--- config.mk ---
export PLATFORM = sky130hd
export DESIGN_NAME = instr_encoder
export DESIGN_NICKNAME = d
export VERILOG_FILES = /design/src/rtl/instr_encoder_pkg.sv /design/src/rtl/instr_encoder_pack.sv /design/src/rtl/instr_encoder.sv
export SDC_FILE = /design/constraint.sdc
export NUM_CORES = 1
export LEC_CHECK = 0
export ABC_AREA = 0
export CORE_ASPECT_RATIO = 1.75
export CORE_MARGIN = 10
export CORE_UTILIZATION = 51
export DETAILED_ROUTE_END_ITERATION = 8
export GPL_TIMING_DRIVEN = 1
export MAX_ROUTING_LAYER = met4
export PLACE_DENSITY = 0.8
export SLEW_MARGIN = 10
export SYNTH_ARGS = -nofsm -noshare
export SYNTH_HDL_FRONTEND = slang
export SYNTH_SLANG_ARGS = --single-unit
--- constraint.sdc ---
create_clock -name clk -period 5.7 [get_ports clk]
set_clock_uncertainty 0.15 [all_clocks]
set_input_delay 1.14 -clock clk [delete_from_list [all_inputs] [get_ports clk]]
set_output_delay 1.14 -clock clk [all_outputs]
set_load 0.05 [all_outputs]
--- src/rtl/instr_encoder_pkg.sv ---
// rtl/instr_encoder_pkg.sv - RV32I opcode constants, format codes and pipeline request record
package instr_encoder_pkg;

    localparam logic [6:0] INST_TYPE_I  = 7'b0010011;
    localparam logic [6:0] INST_TYPE_L  = 7'b0000011;
    localparam logic [6:0] INST_TYPE_JI = 7'b1100111;
    localparam logic [6:0] INST_TYPE_S  = 7'b0100011;
    localparam logic [6:0] INST_TYPE_B  = 7'b1100011;
    localparam logic [6:0] INST_LUI     = 7'b0110111;
    localparam logic [6:0] INST_AUIPC   = 7'b0010111;
    localparam logic [6:0] INST_JAL     = 7'b1101111;
    localparam logic [6:0] INST_TYPE_R  = 7'b0110011;

    localparam logic [31:0] INST_NOP = 32'h00000013;

    localparam logic [2:0] FMT_I   = 3'd0;
    localparam logic [2:0] FMT_S   = 3'd1;
    localparam logic [2:0] FMT_B   = 3'd2;
    localparam logic [2:0] FMT_U   = 3'd3;
    localparam logic [2:0] FMT_J   = 3'd4;
    localparam logic [2:0] FMT_R   = 3'd5;
    localparam logic [2:0] FMT_BAD = 3'd6;

    typedef struct packed {
        logic [2:0]  fmt;
        logic [6:0]  opcode;
        logic [4:0]  rd;
        logic [4:0]  rs1;
        logic [4:0]  rs2;
        logic [2:0]  funct3;
        logic [6:0]  funct7;
        logic [31:0] imm;
    } req_t;

    function automatic logic [2:0] fmt_of(input logic [6:0] op);
        case (op)
            INST_TYPE_I, INST_TYPE_L, INST_TYPE_JI: fmt_of = FMT_I;
            INST_TYPE_S:                            fmt_of = FMT_S;
            INST_TYPE_B:                            fmt_of = FMT_B;
            INST_LUI, INST_AUIPC:                   fmt_of = FMT_U;
            INST_JAL:                               fmt_of = FMT_J;
            INST_TYPE_R:                            fmt_of = FMT_R;
            default:                                fmt_of = FMT_BAD;
        endcase
    endfunction

endpackage

--- src/rtl/instr_encoder_pack.sv ---
// rtl/instr_encoder_pack.sv - combinational field packer and immediate range check
module instr_pack
    import instr_encoder_pkg::*;
(
    input  req_t        req,
    output logic [31:0] word,
    output logic        range_err
);

    logic [31:0] imm;
    logic [31:0] raw;

    always_comb begin
        imm       = req.imm;
        raw       = {25'b0, req.opcode};
        range_err = 1'b0;
        case (req.fmt)
            FMT_I: begin
                range_err = (imm[31:11] != {21{imm[11]}});
                raw = {imm[11:0], req.rs1, req.funct3, req.rd, req.opcode};
            end
            FMT_S: begin
                range_err = (imm[31:11] != {21{imm[11]}});
                raw = {imm[11:5], req.rs2, req.rs1, req.funct3, imm[4:0], req.opcode};
            end
            FMT_B: begin
                range_err = (imm[31:12] != {20{imm[12]}}) | imm[0];
                raw = {imm[12], imm[10:5], req.rs2, req.rs1, req.funct3,
                       imm[4:1], imm[11], req.opcode};
            end
            FMT_U: begin
                range_err = (imm[11:0] != 12'd0);
                raw = {imm[31:12], req.rd, req.opcode};
            end
            FMT_J: begin
                range_err = (imm[31:20] != {12{imm[20]}}) | imm[0];
                raw = {imm[20], imm[10:1], imm[11], imm[19:12], req.rd, req.opcode};
            end
            FMT_R: begin
                raw = {req.funct7, req.rs2, req.rs1, req.funct3, req.rd, req.opcode};
            end
            default: range_err = 1'b1;
        endcase
        // Illegal requests still emit a harmless word so the consumer never sees garbage.
        word = range_err ? INST_NOP : raw;
    end

endmodule

--- src/rtl/instr_encoder.sv ---
// rtl/instr_encoder.sv - two-stage valid/ready RV32I instruction encoder with error counter
module instr_encoder
    import instr_encoder_pkg::*;
#(
    parameter int BITWIDTH = 32,
    parameter int ERRCNT_W = 16
) (
    input  logic                clk,
    input  logic                rst,
    input  logic                in_valid,
    output logic                in_ready,
    input  logic [6:0]          in_opcode,
    input  logic [4:0]          in_rd,
    input  logic [4:0]          in_rs1,
    input  logic [4:0]          in_rs2,
    input  logic [2:0]          in_funct3,
    input  logic [6:0]          in_funct7,
    input  logic [BITWIDTH-1:0] in_imm,
    output logic                out_valid,
    input  logic                out_ready,
    output logic [BITWIDTH-1:0] out_instr,
    output logic                out_err,
    output logic [ERRCNT_W-1:0] err_cnt
);

    logic        s1_valid;
    req_t        s1_req;
    logic        s2_ready;
    logic [31:0] pack_word;
    logic        pack_err;

    // S2 can take a new word when empty or when its current word leaves this cycle.
    assign s2_ready = !out_valid || out_ready;
    assign in_ready = !s1_valid || s2_ready;

    always_ff @(posedge clk or posedge rst) begin
        if (rst) begin
            s1_valid <= 1'b0;
            s1_req   <= '0;
        end else if (in_ready) begin
            s1_valid <= in_valid;
            if (in_valid) begin
                s1_req.fmt    <= fmt_of(in_opcode);
                s1_req.opcode <= in_opcode;
                s1_req.rd     <= in_rd;
                s1_req.rs1    <= in_rs1;
                s1_req.rs2    <= in_rs2;
                s1_req.funct3 <= in_funct3;
                s1_req.funct7 <= in_funct7;
                s1_req.imm    <= in_imm;
            end
        end
    end

    instr_pack u_pack (
        .req       (s1_req),
        .word      (pack_word),
        .range_err (pack_err)
    );

    always_ff @(posedge clk or posedge rst) begin
        if (rst) begin
            out_valid <= 1'b0;
            out_instr <= '0;
            out_err   <= 1'b0;
        end else if (s2_ready) begin
            out_valid <= s1_valid;
            if (s1_valid) begin
                out_instr <= pack_word;
                out_err   <= pack_err;
            end
        end
    end

    always_ff @(posedge clk or posedge rst) begin
        if (rst) begin
            err_cnt <= '0;
        end else if (out_valid && out_ready && out_err && (err_cnt != {ERRCNT_W{1'b1}})) begin
            err_cnt <= err_cnt + 1'b1;
        end
    end

endmodule

==> After elaboration in Yosys (flattened, before gate mapping) <==
Index checks and enable logic that the tools add are counted.
{ "word_totals": {"ff_bits": 118, "n_memories": 0, "rom_bits": 0, "elab_cells": 52, "in_bits": 68, "output_inout_bits": 51, "latchBits": 0, "ramBits": 0} }
{ "classes": {"eq_ne": 18, "shift": 0, "n_div": 0, "n_mux": 4, "add_sub_neg": 1, "bitwise": 2, "mul": 0, "n_reduce_logical": 14, "n_lt_le_gt_ge": 0} }
{ "ops": {"columns": ["cell", "n"], "rows": [
  ["$pmux W32 S6", 1],
  ["$mux W32", 1],
  ["$eq A7 B6 Y1 const B", 3],
  ["$eq A7 B7 Y1 const B", 3],
  ["$ne A20 B20 Y1", 1],
  ["$ne A19 B19 Y1", 1],
  ["$pmux W3 S6", 1],
  ["$add A16 B1 Y16 const B", 1],
  ["$ne A16 B16 Y1 const B", 1],
  ["$eq A7 B5 Y1 const B", 2],
  ["$reduce_bool A12 Y1", 1],
  ["$ne A11 B11 Y1", 1],
  ["$eq A7 B2 Y1 const B", 1],
  ["$eq A3 B2 Y1 const B", 2],
  ["$eq A3 B3 Y1 const B", 2],
  ["$pmux W1 S5", 1],
  ["$reduce_and A2 Y1", 2],
  ["$reduce_or A2 Y1", 2],
  ["$eq A3 B1 Y1 const B", 1],
  ["$logic_and A1 B1 Y1", 3],
  ["$logic_not A3 Y1", 1],
  ["$reduce_or A3 Y1", 1],
  ["$logic_not A1 Y1", 2],
  ["$logic_or A1 B1 Y1", 2],
  ["$or A1 B1 Y1", 2]
]} }

==> Depth between registers and ports, before layout <==
Gate-level depths: netlist of the first run.
{ "depth": {"word_depth": 4, "ltp_mapped": 8, "ltp_nobuf": 6} }

==> Cells and area by module <==
A second synthesis of the first run with hierarchy kept.
{ "unflattened": {"hier_cells": 510, "area_unflattened_um2": 5993.2} }
{ "modules_own_cells": {"columns": ["mod", "area_each_um2", "instances", "seq_area_each_um2", "cells_each"], "rows": [
  ["instr_encoder", 4683.2, 1, 2952.8, 310],
  ["instr_pack", 1310.0, 1, 0.0, 200]
]} }

==> Worst setup path after synthesis of the first run <==
Ideal clock, no wire load.
{ "synth_timing": {"path_type": "input port to flip-flop", "from": "input port out_ready", "to": "register s1_req[0] (netlist name)", "path_stages": 5, "setup_time_ns": 0.125, "n_path_buf": 2, "required_time_ns": 5.425, "path_slack_ns": 2.392, "t_arrival_ns": 3.033, "path_cell_list": "nand3b_1 > nand2_1 > buf_1 > buf_1 > mux2_2"} }
{ "synth_between": {"elab_chain_len": 3} }
{ "synth_rtl": {"columns": ["element", "line", "rtl"], "rows": [
  ["start, declared", "instr_encoder.sv:20", "input logic out_ready,"],
  ["$logic_or A1 B1 Y1", "instr_encoder.sv:33", "assign s2_ready = !out_valid || out_ready;"],
  ["$logic_or A1 B1 Y1", "instr_encoder.sv:34", "assign in_ready = !s1_valid || s2_ready;"],
  ["$reduce_and A2 Y1 (no line)", null, null]
]} }
Every way passes these cells.
A chain may end at the register's enable or synchronous reset.

==> Final worst setup path of the first run <==
{ "layout_timing": {"from": "input port out_ready", "to": "output port in_ready"} }
{ "layout_between": {"elab_chain_len": 2} }
{ "layout_rtl": {"columns": ["element", "line", "rtl"], "rows": [
  ["$logic_or A1 B1 Y1", "instr_encoder.sv:33", null],
  ["$logic_or A1 B1 Y1", "instr_encoder.sv:34", null],
  ["end, declared", "instr_encoder.sv:11", "output logic in_ready,"]
]} }
Every way passes these cells.

==> impl_metrics.yaml, run 1 <==
status:
  outcome: "complete, no violations"
floorplanning:
  std_cell_rows: 51
  start_util_pct: 51.7
  fp.dieH_um: 160
  core-area_mm2: 0.0110
  die_w_um: 100
  die-area_mm2: 0.0160
  io_pins: 119
yosys:
  ys_seq_area_share_pct: 51.7
  synthSimpleGateAreaFrac_pct: 13.5
  synthArstFlopShare_pct: 100
  synth-edff-count: 0
  ys.flop_type: "dfrtp_1"
  ys_ff_latch: 118
  synth_fa_ha_area_share_pct: 0.219
  synth_xor_area_share_pct: 1.99
  syn-num-nets: 582
  synth_compound_area_share_pct: 13.3
  synth_top_family_by_area: "multiplexers"
  netlist_instances: 513
  synth_cell_types: 47
  yosysTopAreaCell: "dfrtp_1"
  ys_warn_count: 0
  synth.area.mux_share_pct: 16.4
  synthTopCellsByArea: "dfrtp_1 (52%), mux2_2 (13%), nand2_1 (3.2%)"
  synth_top_cell_area_share_pct: 51.7
  syn-cell-area_mm2: 0.00571
  postSynthAreaPerCell_um2: 11.1
detailed_routing:
  first_pass_iters: 5
  postRouteAntennaNets: 0
  drc: 0
  viasPerCell: 5.97
  num_vias: 4568
  drtIter0Drc: 338
  wl_mm: 15.6
  drt-wirelength-per-cell_um: 20.3
global_route:
  antenna_found_initial: 0
  grt_pass1_vias: 4737
  gr-total-overflow: 0
  grt_max_degree: 83
  grt_usage_pct: 20.0
  grt_pass1_wl_mm: 24.6
worst_hold_path:
  hold_path_class: "reg -> reg"
sta:
  worst_pin_slew_ps: 1070
  max_freq_mhz: 251
  fin_crit_sh_pct: 69.8
  setup_viol: 0
  slew_violations: 0
  post-route-min-period_ps: 3980
  worst_slew_margin_rel_pct: 28.3
  fin_setup_tns_ps: 0
  rsz0062_at_grt: "false"
  setup_ws_ps: 1720
  hold_violations: 0
job:
  cap_viol_max_count: 0
cells_and_area:
  n_antenna_cell: 0
  final_common_cell: "clkdlybuf4s50_1"
  final_cell_mix: "clkdlybuf4s50_1 (118), dfrtp_1 (117), mux2_2 (67)"
  synthToLayoutAreaGrowth_pct: 32.0
  layout.nets: 690
  fillers: 830
  seqCellArea_mm2: 0.00295
  multi_input_area_mm2: 0.00259
  drive_gt1_share_pct: 16.9
  fin_util_pct: 68.3
clock_tree:
  cts-root-buf: "clkbuf_16"
  hold_buffers: 0
  cts_resized: 0
  post_cts_buffers: 0
  cts_tree: "yes"
  cts.clk_slew.worst_paths_ps: 50
  cts_buffers: 17
  clock_path_buffers: 2
  clkLatencyLatePin_ps: 420
  cts_max_level: 4
  clock_sinks: 118
critical_path:
  crit_top_cell: "clkdlybuf4s50_1"
  crit_chain: "clkdlybuf4s50_1 -> nand3b_1 -> clkdlybuf4s50_1"
  path_max_fanout: 4
  critical_path_class: "in -> out"
  crit_buf_inv: 2
  cpLargestDelayFamily: "buffers and inverters"
  critPathCaptureType: "output port"
  critPathSlowestCell: "clkdlybuf4s50_1"
  cpPeakStageDelay_ps: 840
  start_kind: "input pin"
  worstPathArrival_ps: 2690
  required_ps: 4410
pwr:
  p_leak_nw: 3.01
  ir_drop_uv: 336
  finalPower_w: 0.00266
  powerDensity_mw_per_mm2: 353
placement:
  dp.final_hpwl_mm: 11.2
  port_buffers: 118
  gp_congestion: 0.881
  dp_slack_ps: 1680
stage by stage:
stage          hold slack, ps  cell area, um2  instances
3_5_place_dp              314            6960        733
6_report                  325            7540        765
2_1_floorplan             321            5710        513
3_3_place_gp              316            6960        733
4_1_cts                   326            7520        764
5_1_grt                   363            7540        765
layer usage:
metal,vias to the layer above,GRT usage (%),wire length (um)
met5,-,-,0
met4,0,9.81,599
met3,39,5.75,807
met2,175,33.6,8400
met1,2238,20.7,5750
li1,2116,-,-
worst reg2reg max path: stages (launching register included):
cell     delay [ps]
dfrtp_1        1020
nor2_1          420
o41a_1          240
nand2_1         100
nand4_1         840
o31ai_1         610
cells in the mapped netlist (4+ instances only):
library cell and n:
buf_1 11, o21ai_0 17, or3_1 6, mux2i_1 18, o31ai_1 24, a22oi_1 8, inv_1 8, nand3_1 18
xnor2_1 5, a31oi_1 15, mux2_2 67, o221ai_1 8, xor2_1 8, nor4_1 5, nor2b_1 18, nand4_1 7
o22a_1 13, clkbuf_1 20, o41ai_1 5, nand2_1 49, nor3_1 10, nor2_1 17, nand2b_1 5, dfrtp_1 118
o32a_1 4
state kept, by name, summed over array words and instances (netlist names):
register	cells
s1_req	67
out_instr	32
err_cnt	16
out_err	1
out_valid	1
s1_valid	1
area by class of cell:
| cell class | count | area share, % |
|---|---|---|
| flip-flops and latches | 118 | 39.2 |
| multi-input cells | 353 | 34.4 |
| repair buffers | 123 | 16.3 |
| clock buffers | 22 | 6.16 |
| well taps | 132 | 2.19 |
| clock inverters | 9 | 1.36 |
| inverters | 8 | 0.432 |
worst paths after layout:
check	from	endpoint	slack, ps	cells after the start
min in group asynchronous	rst	out_instr[0]	1130	2
worst max register to register	s1_req[65]	out_instr[17]	2200	5
worst max-delay path	out_ready	in_ready	1720	3
worst min-delay path	out_instr[16]	out_instr[16]	330	2
worst min register to register	out_instr[16]	out_instr[16]	330	2
max in group asynchronous	rst	s1_req[16]	3190	3
power breakdown:
group | total, W | switching, W | internal (W)
clock | 0.00102 | 0.000357 | 0.000659
combinational | 0.000572 | 0.000320 | 0.000253
sequential | 0.00107 | 0.000125 | 0.000945
total | 0.00266 | 0.000802 | 0.00186
cells by family after synthesis:
| family | after synthesis |
|---|---|
| AND/OR/NAND/NOR | 151 |
| buffers and inverters | 42 |
| multiplexers | 85 |
| XOR/XNOR | 13 |
| adder cells (fa/ha/maj) | 1 |
| AO/OA/AOI/OAI | 103 |
| flip-flops | 118 |
(Power assumes the default switching activity.)
==> inputs of run 2 (changes only) <==
==> constraint.sdc (replaced) <==
create_clock -name clk -period 4.1 [get_ports clk]
set_clock_uncertainty 0.15 [all_clocks]
set_input_delay 0.82 -clock clk [delete_from_list [all_inputs] [get_ports clk]]
set_output_delay 0.82 -clock clk [all_outputs]
set_load 0.05 [all_outputs]
==> run 2 against run 1 <==
  * Hold slack about the same
  * Combinational power increased by 41%
  * Flip-flop and latch count unchanged
  * Final area rose by 1.9%
  * Routed wire length increased by 3.7%
  * Critical path depth did not move
  * Final cell count rose by 0.39%
  * Sequential power increased by 39%
  * Critical endpoint unchanged
==> impl_metrics.yaml, run 2 (synthesis gave the netlist of run 1 again) <==
cells_and_area:
  n_antenna_cell: 0
  synthToLayoutAreaGrowth_pct: 34.6
  top_register: "s1_req"
  drive_gt1_share_pct: 17.6
  largest_reg_flops: 67
  post_layout_nonfiller_instances: 768
  fin_util_pct: 69.6
  largestRegisters: "s1_req x67, out_instr x32, err_cnt x16"
  final_common_cell: "clkdlybuf4s50_1"
  final_cell_mix: "clkdlybuf4s50_1 (118), dfrtp_1 (117), mux2_2 (67)"
  layout.nets: 692
global_route:
  gr-total-overflow: 0
  grt_pass1_wl_mm: 26.1
  grt_pass1_vias: 4943
  grt_max_degree: 70
  grt_usage_pct: 20.9
  antenna_found_initial: 0
floorplanning:
  std_cell_rows: 51
  die_w_um: 100
  fp.dieH_um: 160
  core-area_mm2: 0.0110
  io_pins: 119
  start_util_pct: 51.7
  die-area_mm2: 0.0160
job:
  cap_viol_max_count: 0
sta:
  worst_slew_margin_rel_pct: 47.3
  setup_viol: 0
  slew_violations: 0
  worst_pin_slew_ps: 789
  fin_crit_sh_pct: 81.8
  fin_setup_tns_ps: 0
  rsz0062_at_grt: "false"
  hold_violations: 0
  post-route-min-period_ps: 3350
  max_freq_mhz: 298
pwr:
  powerDensity_mw_per_mm2: 520
  p_seq_share_pct: 37.2
  p_sw_share_pct: 29.0
  clockPowerShare_pct: 42.6
  internal_power_w: 0.00284
  p_leak_nw: 3.07
  p_sw_w: 0.00116
  combPwrFrac_pct: 20.2
  ir_drop_uv: 378
clock_tree:
  cts_tree: "yes"
  cts_buffers: 17
  clock_sinks: 118
  cts.clk_slew.worst_paths_ps: 50
  clock_path_buffers: 2
  clkLatencyLatePin_ps: 410
  cts-root-buf: "clkbuf_16"
  post_cts_buffers: 0
  cts_max_level: 4
  hold_buffers: 0
  cts_resized: 0
detailed_routing:
  first_pass_iters: 5
  drtIter0Drc: 319
  drt-wirelength-per-cell_um: 21.0
  num_vias: 4677
  postRouteAntennaNets: 0
  wl_mm: 16.1
  viasPerCell: 6.09
  drc: 0
placement:
  gp_congestion: 0.890
  dp.cells: 736
  dp.final_hpwl_mm: 11.3
  port_buffers: 118
critical_path:
  worstPathArrival_ps: 2380
  start_kind: "input pin"
  critical_path_class: "in -> out"
  path_max_fanout: 4
  regToRegSetupSlack_ps: 1130
  reg2regPathDepth: 6
  timing.rr.start: "s1_req[25]"
  worstReg2RegEnd: "out_instr[17]"
  required_ps: 3130
  startpoint: "out_ready"
  critPathCaptureType: "output port"
  worstSetupEndpoint: "in_ready"
status:
  outcome: "complete, no violations"
worst_hold_path:
  hold_start: "out_instr[31]"
  hold_path_class: "reg -> reg"
==> run 2: power groups by stage <==
stage | clock network (W) | logic [W] | registers (W)
detailed placement | 0 | 0.000801 | 0.00150
CTS | 0.00172 | 0.000815 | 0.00148
global route | 0.00178 | 0.000864 | 0.00150
floorplan | 0 | 0.000375 | 0.00161
finish | 0.00170 | 0.000808 | 0.00149
global placement | 0 | 0.000781 | 0.00148
==> run 2: metrics by stage <==
step	power, W	setup WS [ps]	hold slack, ps	cell area (um2)
after floorplan	0.00199	0.882	321	5710
after global placement	0.00227	784	315	7000
after detailed placement	0.00230	749	315	7000
after CTS	0.00401	741	326	7680
after global routing	0.00414	684	361	7680
final	0.00399	746	326	7680
==> run 2: worst min path at each step <==
| stage | endpoint | slack [ps] | depth (start not counted) |
|---|---|---|---|
| after floorplan | out_valid | 320 | 1 |
| after CTS | out_instr[31] | 330 | 2 |
| after global routing | out_instr[27] | 360 | 2 |
| after detailed placement | out_instr[31] | 310 | 2 |
| final | out_instr[31] | 330 | 2 |
| after global placement | out_instr[15] | 310 | 2 |
==> run 2: layer usage <==
layer / GRT usage [%] / vias to the layer above / routed length [um]
met5: - / - / 0
met4: 11.2 / 0 / 663
met1: 21.8 / 2304 / 5970
met2: 35.2 / 200 / 8600
met3: 4.88 / 45 / 897
li1: - / 2128 / -
==> run 2: worst max-delay path: stages <==
cell	delay (ps)
clkdlybuf4s50_1	490
nand3b_1	210
clkdlybuf4s50_1	850
==> run 2: final cells by class <==
| class | count | area (um2) |
|---|---|---|
| clock buffer | 20 | 457 |
| inverter | 8 | 32.5 |
| fill | 810 | 3360 |
| tap | 132 | 165 |
| clock inverter | 12 | 224 |
| sequential | 118 | 2950 |
| multi-input combinational | 353 | 2590 |
| timing repair buffer | 125 | 1260 |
#####
# WHAT THE EXERCISE ASKS
In the material above, find the line containing "s1_req.funct7 <= in_funct7;" and the line containing "Gate-level depths: netlist of the first run.", then write out exactly those two lines and every line between them, and nothing more.

# OUTPUT FOR THIS TASK
                s1_req.funct7 <= in_funct7;
                s1_req.imm    <= in_imm;
            end
        end
    end

    instr_pack u_pack (
        .req       (s1_req),
        .word      (pack_word),
        .range_err (pack_err)
    );

    always_ff @(posedge clk or posedge rst) begin
        if (rst) begin
            out_valid <= 1'b0;
            out_instr <= '0;
            out_err   <= 1'b0;
        end else if (s2_ready) begin
            out_valid <= s1_valid;
            if (s1_valid) begin
                out_instr <= pack_word;
                out_err   <= pack_err;
            end
        end
    end

    always_ff @(posedge clk or posedge rst) begin
        if (rst) begin
            err_cnt <= '0;
        end else if (out_valid && out_ready && out_err && (err_cnt != {ERRCNT_W{1'b1}})) begin
            err_cnt <= err_cnt + 1'b1;
        end
    end

endmodule

==> After elaboration in Yosys (flattened, before gate mapping) <==
Index checks and enable logic that the tools add are counted.
{ "word_totals": {"ff_bits": 118, "n_memories": 0, "rom_bits": 0, "elab_cells": 52, "in_bits": 68, "output_inout_bits": 51, "latchBits": 0, "ramBits": 0} }
{ "classes": {"eq_ne": 18, "shift": 0, "n_div": 0, "n_mux": 4, "add_sub_neg": 1, "bitwise": 2, "mul": 0, "n_reduce_logical": 14, "n_lt_le_gt_ge": 0} }
{ "ops": {"columns": ["cell", "n"], "rows": [
  ["$pmux W32 S6", 1],
  ["$mux W32", 1],
  ["$eq A7 B6 Y1 const B", 3],
  ["$eq A7 B7 Y1 const B", 3],
  ["$ne A20 B20 Y1", 1],
  ["$ne A19 B19 Y1", 1],
  ["$pmux W3 S6", 1],
  ["$add A16 B1 Y16 const B", 1],
  ["$ne A16 B16 Y1 const B", 1],
  ["$eq A7 B5 Y1 const B", 2],
  ["$reduce_bool A12 Y1", 1],
  ["$ne A11 B11 Y1", 1],
  ["$eq A7 B2 Y1 const B", 1],
  ["$eq A3 B2 Y1 const B", 2],
  ["$eq A3 B3 Y1 const B", 2],
  ["$pmux W1 S5", 1],
  ["$reduce_and A2 Y1", 2],
  ["$reduce_or A2 Y1", 2],
  ["$eq A3 B1 Y1 const B", 1],
  ["$logic_and A1 B1 Y1", 3],
  ["$logic_not A3 Y1", 1],
  ["$reduce_or A3 Y1", 1],
  ["$logic_not A1 Y1", 2],
  ["$logic_or A1 B1 Y1", 2],
  ["$or A1 B1 Y1", 2]
]} }

==> Depth between registers and ports, before layout <==
Gate-level depths: netlist of the first run.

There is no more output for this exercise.